Recebido aos gritos de “uh, terror, Gabriel governador” no 20º Acampamento de Verão da Juventude do MDB, sábado (30), em Tramandaí, Gabriel Souza transformou o ato em mais um degrau na escadaria de sua candidatura ao Palácio Piratini em 2026. Nas últimas semanas, Gabriel foi surpreendido por uma movimentação precipitando o nome de Sebastião Melo, prefeito reeleito de Porto Alegre, ao governo do Estado.
As intrigas levaram Eduardo Leite a redobrar cuidado com a sucessão, projetando a necessidade de eventual candidatura alternativa dentro da base governista. Gabriel agiu rápido para demonstrar a Leite que domina o MDB e é capaz de liderar uma aliança que defenda o legado da atual gestão.
Nos 18 dias em que esteve como governador em exercício, Gabriel percorreu o Interior para se reaproximar da base, jantou com parte da bancada na Assembleia e fez questão de receber Melo com mesuras no Palácio Piratini, ocasião em que exigiu prioridade aos pedidos do alcaide. Melo tampouco passou recibo e saiu da reunião convidando Gabriel para jantarem camarão qualquer dia desses.

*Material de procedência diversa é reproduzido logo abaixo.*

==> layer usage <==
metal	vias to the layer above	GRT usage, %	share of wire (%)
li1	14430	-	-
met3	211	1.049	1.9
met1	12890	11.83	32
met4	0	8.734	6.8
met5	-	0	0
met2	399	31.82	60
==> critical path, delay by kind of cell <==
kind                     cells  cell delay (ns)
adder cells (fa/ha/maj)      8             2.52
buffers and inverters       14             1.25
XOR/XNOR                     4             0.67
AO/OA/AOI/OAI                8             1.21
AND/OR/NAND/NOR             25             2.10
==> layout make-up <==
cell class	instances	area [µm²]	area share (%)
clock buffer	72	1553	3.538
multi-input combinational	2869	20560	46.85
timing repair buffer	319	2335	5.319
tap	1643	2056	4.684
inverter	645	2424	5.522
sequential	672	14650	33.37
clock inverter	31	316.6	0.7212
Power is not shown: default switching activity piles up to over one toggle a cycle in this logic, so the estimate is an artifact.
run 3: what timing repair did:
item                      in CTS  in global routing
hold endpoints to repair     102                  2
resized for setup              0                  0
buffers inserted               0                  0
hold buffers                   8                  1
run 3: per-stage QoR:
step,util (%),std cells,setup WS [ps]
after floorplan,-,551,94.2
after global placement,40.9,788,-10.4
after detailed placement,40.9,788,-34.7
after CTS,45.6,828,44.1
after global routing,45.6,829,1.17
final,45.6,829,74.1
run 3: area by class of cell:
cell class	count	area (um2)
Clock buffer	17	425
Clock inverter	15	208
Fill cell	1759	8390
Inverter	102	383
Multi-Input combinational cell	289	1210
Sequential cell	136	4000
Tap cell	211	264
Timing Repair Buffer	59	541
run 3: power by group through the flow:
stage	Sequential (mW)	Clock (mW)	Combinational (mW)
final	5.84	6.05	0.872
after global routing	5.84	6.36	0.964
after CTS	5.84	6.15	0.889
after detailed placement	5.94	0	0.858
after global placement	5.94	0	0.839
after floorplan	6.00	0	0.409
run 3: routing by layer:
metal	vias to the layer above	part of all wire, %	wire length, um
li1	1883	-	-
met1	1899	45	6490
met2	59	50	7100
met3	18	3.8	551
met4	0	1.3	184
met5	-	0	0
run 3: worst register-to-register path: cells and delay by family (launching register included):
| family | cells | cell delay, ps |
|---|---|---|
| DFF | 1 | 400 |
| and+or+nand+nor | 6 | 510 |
`config.mk`:
```
export PLATFORM = sky130hd
export DESIGN_NAME = frame_interval_timeline_normalizer_core
export DESIGN_NICKNAME = d
export VERILOG_FILES = /design/src/design/fitn_pkg.sv /design/src/design/fitn_trim.sv /design/src/design/fitn_emit.sv /design/src/design/frame_interval_timeline_normalizer_core.sv
export SDC_FILE = /design/constraint.sdc
export NUM_CORES = 2
export LEC_CHECK = 0
export ABC_AREA = 1
export BUFFER_PORTS_ARGS = -buffer_cell sky130_fd_sc_hd__clkbuf_2
export CORE_MARGIN = 5
export CORE_UTILIZATION = 39
export CTS_BUF_LIST = sky130_fd_sc_hd__clkbuf_16
export DETAILED_ROUTE_END_ITERATION = 10
export GPL_TIMING_DRIVEN = 0
export SETUP_SLACK_MARGIN = 0.15
export SYNTH_ARGS = -nofsm -noshare
export SYNTH_HDL_FRONTEND = slang
export SYNTH_SLANG_ARGS = --single-unit
```
`constraint.sdc`:
```
create_clock -name clk -period 14.75 [get_ports clk]
set_clock_uncertainty 0.15 [all_clocks]
set_input_delay 2.95 -clock clk [delete_from_list [all_inputs] [get_ports clk]]
set_output_delay 2.95 -clock clk [all_outputs]
set_load 0.03 [all_outputs]
```
`src/design/fitn_pkg.sv`:
```
// ---------------------------------------------------------------------------
// fitn_pkg
// Shared types and constants of the frame interval timeline normaliser.
// ---------------------------------------------------------------------------
`default_nettype none

package fitn_pkg;

    localparam int unsigned FrameWidth  = 32;
    localparam int unsigned TagWidth    = 16;
    localparam int unsigned RenderWidth = 40;

    localparam int unsigned CfgIndexWidth = 1;
    localparam int unsigned CfgDataWidth  = 1;

    localparam logic [CfgIndexWidth-1:0] RegTrimOverlaps = 1'd0;
    localparam logic [CfgIndexWidth-1:0] RegFillGaps     = 1'd1;

    // result slots in emission order
    localparam int unsigned NumSlots  = 3;
    localparam int unsigned SlotHeld  = 0;
    localparam int unsigned SlotGap   = 1;
    localparam int unsigned SlotFinal = 2;

    // smallest hole that becomes a gap interval
    localparam logic [FrameWidth:0] GapMinFrames = 33'd2;

    typedef struct packed {
        logic                  trim_overlaps;
        logic                  fill_gaps;
    } cfg_t;

    typedef struct packed {
        logic [FrameWidth-1:0] first_frame;
        logic [FrameWidth-1:0] last_frame;
        logic [TagWidth-1:0]   tag;
        logic                  final_item;
    } item_t;

    typedef struct packed {
        logic                  is_gap;
        logic [FrameWidth-1:0] first_frame;
        logic [FrameWidth-1:0] last_frame;
        logic [TagWidth-1:0]   tag;
    } entry_t;

    typedef struct packed {
        logic [NumSlots-1:0]             mask;
        entry_t [NumSlots-1:0]           slots;
    } plan_t;

    typedef struct packed {
        logic                   is_gap;
        logic [FrameWidth-1:0]  out_start;
        logic [FrameWidth-1:0]  out_end;
        logic [TagWidth-1:0]    out_tag;
        logic [RenderWidth-1:0] render_first;
        logic [RenderWidth-1:0] render_last;
        logic                   run_last;
        logic                   stream_done;
    } result_t;

endpackage

`default_nettype wire

```
`src/design/fitn_trim.sv`:
```
// ---------------------------------------------------------------------------
// fitn_trim
// Holds the pending interval, trims overlaps against the incoming one and
// builds the list of up to three intervals that the transaction releases.
// ---------------------------------------------------------------------------
`default_nettype none

module fitn_trim
(
    input  wire logic           clk,
    input  wire logic           rst_n,
    input  wire fitn_pkg::cfg_t  cfg,
    input  wire fitn_pkg::item_t item,
    input  wire logic           take,
    output fitn_pkg::plan_t     plan
);
    import fitn_pkg::*;

    logic                  held_valid_reg, held_valid_next;
    logic [FrameWidth-1:0] held_start_reg, held_start_next;
    logic [FrameWidth-1:0] held_end_reg,   held_end_next;
    logic [TagWidth-1:0]   held_tag_reg,   held_tag_next;

    logic                  overlap;
    logic [FrameWidth:0]   ov;
    logic [FrameWidth-1:0] tp;
    logic [FrameWidth:0]   tc;
    logic [FrameWidth-1:0] pe;
    logic [FrameWidth-1:0] he_trim;
    logic [FrameWidth:0]   ns;
    logic [FrameWidth-1:0] cs_min;
    logic [FrameWidth:0]   p1;
    logic [FrameWidth-1:0] cs_push;
    logic [FrameWidth-1:0] he2;
    logic [FrameWidth-1:0] cs2;
    logic                  gap;

    always_comb
    begin
        overlap = cfg.trim_overlaps && held_valid_reg && (item.first_frame <= held_end_reg);
        ov      = {1'b0, held_end_reg} - {1'b0, item.first_frame} + 33'd1;
        tp      = ov[FrameWidth:1];
        tc      = ov - {1'b0, tp};
        pe      = held_end_reg - tp;
        he_trim = (pe > held_start_reg) ? pe : held_start_reg;
        ns      = {1'b0, item.first_frame} + tc;
        cs_min  = (ns < {1'b0, item.last_frame}) ? ns[FrameWidth-1:0] : item.last_frame;
        p1      = {1'b0, he_trim} + 33'd1;
        if (cs_min <= he_trim)
        begin
            cs_push = (p1 < {1'b0, item.last_frame}) ? p1[FrameWidth-1:0] : item.last_frame;
        end
        else
        begin
            cs_push = cs_min;
        end
        he2 = overlap ? he_trim : held_end_reg;
        cs2 = overlap ? cs_push : item.first_frame;
        gap = held_valid_reg && cfg.fill_gaps
            && ({1'b0, cs2} >= ({1'b0, he2} + 33'd1 + GapMinFrames));
    end

    always_comb
    begin
        plan.mask[SlotHeld]  = held_valid_reg;
        plan.mask[SlotGap]   = gap;
        plan.mask[SlotFinal] = item.final_item;

        plan.slots[SlotHeld].is_gap      = 1'b0;
        plan.slots[SlotHeld].first_frame = held_start_reg;
        plan.slots[SlotHeld].last_frame  = he2;
        plan.slots[SlotHeld].tag         = held_tag_reg;

        plan.slots[SlotGap].is_gap       = 1'b1;
        plan.slots[SlotGap].first_frame  = he2 + 32'd1;
        plan.slots[SlotGap].last_frame   = cs2 - 32'd1;
        plan.slots[SlotGap].tag          = '0;

        plan.slots[SlotFinal].is_gap      = 1'b0;
        plan.slots[SlotFinal].first_frame = cs2;
        plan.slots[SlotFinal].last_frame  = item.last_frame;
        plan.slots[SlotFinal].tag         = item.tag;
    end

    always_comb
    begin
        held_valid_next = held_valid_reg;
        held_start_next = held_start_reg;
        held_end_next   = held_end_reg;
        held_tag_next   = held_tag_reg;
        if (take)
        begin
            if (item.final_item)
            begin
                held_valid_next = 1'b0;
                held_start_next = '0;
                held_end_next   = '0;
                held_tag_next   = '0;
            end
            else
            begin
                held_valid_next = 1'b1;
                held_start_next = cs2;
                held_end_next   = item.last_frame;
                held_tag_next   = item.tag;
            end
        end
    end

    always_ff @(posedge clk or negedge rst_n)
    begin
        if (!rst_n)
        begin
            held_valid_reg <= 1'b0;
            held_start_reg <= '0;
            held_end_reg   <= '0;
            held_tag_reg   <= '0;
        end
        else
        begin
            held_valid_reg <= held_valid_next;
            held_start_reg <= held_start_next;
            held_end_reg   <= held_end_next;
            held_tag_reg   <= held_tag_next;
        end
    end

endmodule

`default_nettype wire

```
`src/design/fitn_emit.sv`:
```
// ---------------------------------------------------------------------------
// fitn_emit
// Plan register and output register: releases one interval per cycle while the
// output is not stalled and places it on the render timeline from the running cursor.
// ---------------------------------------------------------------------------
`default_nettype none

module fitn_emit
(
    input  wire logic            clk,
    input  wire logic            rst_n,
    input  wire fitn_pkg::plan_t plan,
    input  wire logic            load,
    input  wire logic            out_stall,
    output logic                 load_ok,
    output logic                 out_valid,
    output fitn_pkg::result_t    result
);
    import fitn_pkg::*;

    plan_t                  plan_reg, plan_next;
    logic                   out_valid_reg, out_valid_next;
    result_t                result_reg, result_next;
    logic [RenderWidth-1:0] cursor_reg, cursor_next;

    logic                   out_free;
    logic                   fire;
    logic [NumSlots-1:0]    sel;
    logic [NumSlots-1:0]    rest;
    entry_t                 pick;
    logic [FrameWidth-1:0]  span;

    always_comb
    begin
        out_free = !out_valid_reg || !out_stall;
        fire     = out_free && (plan_reg.mask != '0);
        sel      = plan_reg.mask & (~plan_reg.mask + 3'd1);
        rest     = plan_reg.mask & ~sel;
        load_ok  = (plan_reg.mask == '0) || (fire && (rest == '0));

        pick = '0;
        for (int i = 0; i < NumSlots; i++)
        begin
            if (sel[i])
            begin
                pick = pick | plan_reg.slots[i];
            end
        end
        span = (pick.last_frame >= pick.first_frame) ? (pick.last_frame - pick.first_frame) : '0;
    end

    always_comb
    begin
        plan_next      = plan_reg;
        out_valid_next = out_valid_reg && out_stall;
        result_next    = result_reg;
        cursor_next    = cursor_reg;

        if (fire)
        begin
            plan_next.mask           = rest;
            out_valid_next           = 1'b1;
            result_next.is_gap       = pick.is_gap;
            result_next.out_start    = pick.first_frame;
            result_next.out_end      = pick.last_frame;
            result_next.out_tag      = pick.tag;
            result_next.render_first = cursor_reg;
            result_next.render_last  = cursor_reg + {8'd0, span};
            result_next.run_last     = (rest == '0);
            result_next.stream_done  = sel[SlotFinal];
            cursor_next = sel[SlotFinal] ? '0 : (cursor_reg + {8'd0, span} + 40'd1);
        end
        if (load)
        begin
            plan_next = plan;
        end
    end

    always_ff @(posedge clk or negedge rst_n)
    begin
        if (!rst_n)
        begin
            plan_reg      <= '0;
            out_valid_reg <= 1'b0;
            cursor_reg    <= '0;
        end
        else
        begin
            plan_reg      <= plan_next;
            out_valid_reg <= out_valid_next;
            cursor_reg    <= cursor_next;
        end
    end

    always_ff @(posedge clk)
    begin
        result_reg <= result_next;
    end

    assign out_valid = out_valid_reg;
    assign result    = result_reg;

endmodule

`default_nettype wire

```
`src/design/frame_interval_timeline_normalizer_core.sv`:
```
// ---------------------------------------------------------------------------
// frame_interval_timeline_normalizer_core
// Holds one source interval back, trims overlaps, inserts gaps and lays
// every released interval onto a contiguous render timeline.
// ---------------------------------------------------------------------------
// One input transaction is taken per cycle as long as each releases at most
// one interval and the output is not stalled; a transaction that releases
// n intervals (0 to 3) keeps the input stalled until the single output
// register has released its last interval. Results pass through the input
// register, the plan register and the output register. The first interval
// of a stream releases nothing until its successor arrives; a final input
// flushes it and restarts the cursor.
`default_nettype none

module frame_interval_timeline_normalizer_core
(
    input  wire logic                                  clk,
    input  wire logic                                  rst_n,

    input  wire logic                                  cfg_we,
    input  wire logic [fitn_pkg::CfgIndexWidth-1:0]    cfg_index,
    input  wire logic [fitn_pkg::CfgDataWidth-1:0]     cfg_data,

    input  wire logic                                  in_valid,
    output logic                                       in_stall,
    input  wire logic [fitn_pkg::FrameWidth-1:0]       src_start,
    input  wire logic [fitn_pkg::FrameWidth-1:0]       src_end,
    input  wire logic [fitn_pkg::TagWidth-1:0]         item_tag,
    input  wire logic                                  final_item,

    output logic                                       out_valid,
    input  wire logic                                  out_stall,
    output logic                                       is_gap,
    output logic [fitn_pkg::FrameWidth-1:0]            out_start,
    output logic [fitn_pkg::FrameWidth-1:0]            out_end,
    output logic [fitn_pkg::TagWidth-1:0]              out_tag,
    output logic [fitn_pkg::RenderWidth-1:0]           render_first,
    output logic [fitn_pkg::RenderWidth-1:0]           render_last,
    output logic                                       run_last,
    output logic                                       stream_done
);
    import fitn_pkg::*;

    cfg_t    cfg_reg, cfg_next;
    logic    in_full_reg, in_full_next;
    item_t   in_item_reg, in_item_next;
    logic    in_accept;
    logic    in_take;
    logic    load_ok;
    plan_t   plan;
    result_t result;

    always_comb
    begin
        cfg_next = cfg_reg;
        if (cfg_we)
        begin
            case (cfg_index)
                RegTrimOverlaps: cfg_next.trim_overlaps = cfg_data[0];
                RegFillGaps:     cfg_next.fill_gaps     = cfg_data[0];
                default:         cfg_next = cfg_reg;
            endcase
        end
    end

    always_comb
    begin
        in_take   = in_full_reg && load_ok;
        in_stall  = in_full_reg && !load_ok;
        in_accept = in_valid && !in_stall;

        in_full_next = in_accept ? 1'b1 : (in_take ? 1'b0 : in_full_reg);
        in_item_next = in_item_reg;
        if (in_accept)
        begin
            in_item_next.first_frame = src_start;
            in_item_next.last_frame  = src_end;
            in_item_next.tag         = item_tag;
            in_item_next.final_item  = final_item;
        end
    end

    always_ff @(posedge clk or negedge rst_n)
    begin
        if (!rst_n)
        begin
            cfg_reg.trim_overlaps <= 1'b1;
            cfg_reg.fill_gaps     <= 1'b1;
            in_full_reg           <= 1'b0;
        end
        else
        begin
            cfg_reg     <= cfg_next;
            in_full_reg <= in_full_next;
        end
    end

    always_ff @(posedge clk)
    begin
        in_item_reg <= in_item_next;
    end

    fitn_trim u_trim
    (
        .clk   (clk),
        .rst_n (rst_n),
        .cfg   (cfg_reg),
        .item  (in_item_reg),
        .take  (in_take),
        .plan  (plan)
    );

    fitn_emit u_emit
    (
        .clk       (clk),
        .rst_n     (rst_n),
        .plan      (plan),
        .load      (in_take),
        .out_stall (out_stall),
        .load_ok   (load_ok),
        .out_valid (out_valid),
        .result    (result)
    );

    assign is_gap       = result.is_gap;
    assign out_start    = result.out_start;
    assign out_end      = result.out_end;
    assign out_tag      = result.out_tag;
    assign render_first = result.render_first;
    assign render_last  = result.render_last;
    assign run_last     = result.run_last;
    assign stream_done  = result.stream_done;

endmodule

`default_nettype wire

```
==> results.txt <==
----------------------------------------------------
[Timing]
  Relative slew margins ... -4.78%
  Hold Fails Final Rpt ... 0
  Max Slew Vio Count ... 11
  Transition time of the tightest slew-check pin ... 1570 ps
  Fin crit period ... 13890 ps
  Setup repair after global routing missed its margin ... false
  Setup Viol. Count Final ... 0
  Final worst path period share ... 94.1%
  Maximum clock frequency ... 72.0 MHz
  Min setup slack post-route ... 864 ps

[CTS]
  Clock buffers created by TritonCTS ... 73
  Worst skew pair latency ... 670 ps
  Number of H-tree levels ... 3
  Hold buffer count at cts ... 0
  Clock slew seen by the registers of the worst setup and hold paths ... 60 ps
  Clock Tree Root ... sky130_fd_sc_hd__clkbuf_16
  CTS Sinks ... 597
  Clock tree from TritonCTS ... built
  Buffers from clock root to sink, at most ... 3

[Floorplan]
  Count of standard-cell rows ... 121
  Core area ... 0.109 mm^2
  Area of the die ... 0.116 mm^2
  Die W ... 340 um
  Number of top-level design ports ... 253
  Chip Height ... 340 um
  Initial Util ... 39.2%

[Route]
  Wire length after detailed routing ... 164000 um
  Detail Route Antenna Nets ... 0
  Routed wire length per instance ... 22.9 um
  First-pass detailed-route iteration total ... 6
  Remaining routing DRC violations ... 0
  Total via count after detailed routing ... 38600
  Drt via density ... 5.38
  Number of violations reported at the end of detailed-routing iteration 0 ... 3358

[Critical path]
  Depth of the most critical reg-to-reg path ... 80
  Crit start category ... register
  Endpoint kind of the worst setup timing path ... register
  Startpoint of the most critical register-to-register path ... u_trim.held_end_reg[1]$_DFFE_PN0P_
  Buffers plus inverters on the worst setup path ... 8
  Crit path launch ... u_trim.held_end_reg[1]$_DFFE_PN0P_
  CP dominant cell by count ... sky130_fd_sc_hd__nand2_1
  WS Path Type ... reg2reg
  Critical Path Slowest Stage Cell ... sky130_fd_sc_hd__fa_1
  Data arrival at the endpoint of the critical path ... 14250 ps
  Top delay family on crit path ... simple AND/OR/NAND/NOR gates
  Number of gates on the worst path with buffers counted ... 80
  Critical Path RT ... 15120 ps
  Maximum fanout encountered on the critical timing path ... 10
  Delay of the slowest cell on the worst path ... 460 ps

[Placed design]
  # port buffers ... 252
  Pre-CTS setup slack ... -132 ps
  Routability Congestion ... 1.02
  Hpwl dp ... 136000 um
  Standard cell area after detailed placement ... 0.0458 mm^2

[Cells and area]
  Proportion of layout cells with a drive suffix above 1 ... 11.4%
  Most common cell after layout, fill and taps aside ... sky130_fd_sc_hd__nand2_1
  Design Area, Final ... 0.0484 mm^2
  Net total in the final layout ... 6206
  Synthesis-to-finish area growth ... 13.8%
  Leading cell types in the layout, fill and taps excluded ... sky130_fd_sc_hd__nand2_1, sky130_fd_sc_hd__inv_1, sky130_fd_sc_hd__ha_1
  Max reg flops ... 228
  Finished Core Util ... 44.6%
  Total of fill cells in the finished design ... 11000

[Global route]
  Number of global-route vias before repair ... 38100
  Global-route congestion overflow total ... 0
  Pin count of the biggest net entering global routing ... 130
  Initial antenna violation count ... 1
  Global-route wire length before repair ... 240000 um
  Global-route total usage across every layer ... 27.6%

[Synthesis]
  Netlist Area Pre-Place ... 0.0425 mm^2
  Number of distinct library cell variants in the gate-level netlist after synthesis ... 73
  Syn_nets ... 5863
  Yosys reg bits ... 597
  Share of flip-flops with an asynchronous set or reset after synthesis ... 59.1%
  Number of synthesized flops with an enable pin ... 244
  Dominant synthesized flop cell ... sky130_fd_sc_hd__dfrtp_1
  Synthesized instance count ... 5361
  Average footprint of a synthesized cell ... 7.94 um^2
  Sequential area share after synthesis ... 38.0%
  Syn. warnings ... 0

[Flow run]
  Number of violations of the max-capacitance limit ... 1

[Outcome]
  Run status ... finished with violations
  Failing checks ... capacitance limit, slew limit

[Min path]
  Startpoint of the most critical hold path ... u_emit.plan_reg[161]$_DFFE_PN0P_
  Kind of path behind the tightest hold check ... reg2reg
  Worst hold path cell count ... 2

----------------------------------------------------
## worst reg2reg max path, delay by kind of cell, from the launching register on
kind,cells,cell delay (ps)
compound gates,17,3470
xor+xnor,2,470
fa+ha+maj,8,2600
buf+inv,8,800
flops,1,450
simple gates,45,5800
File: src/hdl/krt_cell.sv
module krt_cell #(
  parameter int INDEX = 0
) (
  input  logic          clk,
  input  logic          rst,
  input  logic          adv,
  input  krt_pkg::word_t word_in,
  output krt_pkg::word_t word_out,
  output logic          entry_valid
);
  import krt_pkg::*;

  logic [KEY_W-1:0]    key;
  logic [TYPE_W-1:0]   etype;
  logic [SIZE_W-1:0]   esize;
  logic [HANDLE_W-1:0] ehandle;
  logic                hit_now;
  logic                store_now;
  word_t               word_next;

  assign hit_now = word_in.valid && !word_in.hit && entry_valid && (key == word_in.key);

  // entries fill in order, so the first empty cell is the next free slot
  assign store_now = word_in.valid && (word_in.req_type == REQ_REGISTER) &&
                     !word_in.hit && !word_in.stored && !entry_valid;

  always_comb begin
    word_next = word_in;
    if (hit_now) begin
      word_next.hit     = 1'b1;
      word_next.slot    = SLOT_W'(INDEX);
      word_next.etype   = etype;
      word_next.esize   = esize;
      word_next.ehandle = ehandle;
    end else if (store_now) begin
      word_next.stored = 1'b1;
      word_next.slot   = SLOT_W'(INDEX);
    end
  end

  always_ff @(posedge clk) begin
    if (rst) begin
      entry_valid    <= 1'b0;
      word_out.valid <= 1'b0;
    end else if (adv) begin
      word_out.valid <= word_next.valid;
      if (store_now) begin
        entry_valid <= 1'b1;
      end
    end
    if (adv) begin
      word_out.req_type <= word_next.req_type;
      word_out.key      <= word_next.key;
      word_out.etype    <= word_next.etype;
      word_out.esize    <= word_next.esize;
      word_out.ehandle  <= word_next.ehandle;
      word_out.hit      <= word_next.hit;
      word_out.stored   <= word_next.stored;
      word_out.slot     <= word_next.slot;
      if (store_now) begin
        key     <= word_in.key;
        etype   <= word_in.etype;
        esize   <= word_in.esize;
        ehandle <= word_in.ehandle;
      end
    end
  end

endmodule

Gabriel sabe que precisa de maior exposição para se reafirmar como candidato, mas só vai botar o bloco na rua no segundo semestre de 2025. Seu principal trampolim são os R$ 10 bilhões que o Estado tem para investir nos próximos dois anos.
Embora tenha desabafado que precisaria de três governos para acomodar todos os pedidos do partido, o vice tem medido os gestos e as palavras. Ciente de que o sucesso de sua empreitada depende de não deixar a onça com fome nem o cabrito morrer, repete a postura do ex-presidente americano Calvin Coolidge, segundo o qual "quem fica calado nunca volta atrás".